A Justiça Federal de Brasília determinou que o governo do presidente Luiz Inácio Lula da Silva reative, em até 24 horas, os radares de fiscalização de velocidade que haviam sido desligados neste mês sob a justificativa de falta de recursos. A decisão é da juíza Diana Wanderlei, da 5ª Vara Federal, que fixou multa de R$ 50 mil por dia em caso de descumprimento.
Na decisão, a magistrada destacou que documentos oficiais apontam que a arrecadação com multas de trânsito é três vezes maior do que os custos de manutenção dos equipamentos, o que afasta a alegação de inviabilidade financeira. O Departamento Nacional de Infraestrutura de Transportes (Dnit) e concessionárias responsáveis pelas rodovias também foram obrigados a religar os aparelhos.

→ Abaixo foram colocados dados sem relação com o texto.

===== src/rtl/viol_log_pkg.sv =====
// Shared types and default widths for the setup-violation logger.
package viol_log_pkg;

  typedef enum logic [1:0] {
    IDLE   = 2'd0,
    ARMED  = 2'd1,
    HALTED = 2'd2
  } log_state_e;

  localparam int DEF_TS_W  = 16;
  localparam int DEF_CNT_W = 8;
  localparam int DEF_DEPTH = 4;

endpackage


===== src/rtl/viol_evt_fifo.sv =====
// Register FIFO of violation timestamps; push-while-full is accepted only with a same-cycle pop.
module viol_evt_fifo
  import viol_log_pkg::*;
#(
  parameter int W     = DEF_TS_W,
  parameter int DEPTH = DEF_DEPTH
) (
  input  logic         clk,
  input  logic         rst,
  input  logic         i_push,
  input  logic [W-1:0] i_data,
  input  logic         i_pop,
  output logic [W-1:0] o_data,
  output logic         o_full,
  output logic         o_empty
);

  localparam int AW = $clog2(DEPTH);
  localparam logic [AW-1:0] PTR_ONE = AW'(1);
  localparam logic [AW:0]   CNT_ONE = (AW + 1)'(1);
  localparam logic [AW:0]   CNT_FULL = (AW + 1)'(DEPTH);

  logic [W-1:0]  r_mem [DEPTH];
  logic [AW-1:0] r_wr_ptr;
  logic [AW-1:0] r_rd_ptr;
  logic [AW:0]   r_count;
  logic          w_do_push;
  logic          w_do_pop;

  assign o_full    = (r_count == CNT_FULL);
  assign o_empty   = (r_count == '0);
  assign o_data    = r_mem[r_rd_ptr];
  assign w_do_pop  = i_pop && !o_empty;
  assign w_do_push = i_push && (!o_full || w_do_pop);

  // Storage is cleared on reset so the head reads zero while empty after reset.
  always_ff @(posedge clk or posedge rst) begin
    if (rst) begin
      for (int i = 0; i < DEPTH; i++) begin
        r_mem[i] <= '0;
      end
      r_wr_ptr <= '0;
      r_rd_ptr <= '0;
      r_count  <= '0;
    end else begin
      if (w_do_push) begin
        r_mem[r_wr_ptr] <= i_data;
        r_wr_ptr        <= r_wr_ptr + PTR_ONE;
      end
      if (w_do_pop) begin
        r_rd_ptr <= r_rd_ptr + PTR_ONE;
      end
      case ({w_do_push, w_do_pop})
        2'b10:   r_count <= r_count + CNT_ONE;
        2'b01:   r_count <= r_count - CNT_ONE;
        default: r_count <= r_count;
      endcase
    end
  end

endmodule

O processo tem origem em uma ação popular movida em 2019 pelo então senador Fabiano Contarato (PT-ES), após a tentativa do ex-presidente Jair Bolsonaro (PL) de suspender a fiscalização eletrônica. À época, um acordo judicial garantiu o funcionamento dos radares em trechos com maior índice de acidentes, e a ação foi mantida aberta justamente para prevenir novos desligamentos.
Neste ano, o Dnit informou que precisaria de R$ 364 milhões para manter os contratos de operação em 2025, mas recebeu apenas R$ 43,3 milhões no orçamento. O corte levou ao desligamento de cerca de 4 mil pontos de fiscalização em mais de 45 mil quilômetros de rodovias federais. Desde 1º de agosto, não há monitoramento eletrônico nesses trechos, e técnicos do órgão já registraram aumento nas infrações de trânsito.
A juíza também determinou a intimação pessoal do ministro da Casa Civil, Rui Costa, para acompanhar o caso e buscar uma solução política e orçamentária para o impasse. A Advocacia-Geral da União (AGU) foi notificada.
Segundo a decisão, a Justiça manterá a ação aberta para garantir o cumprimento da medida e impedir novas interrupções no funcionamento dos radares.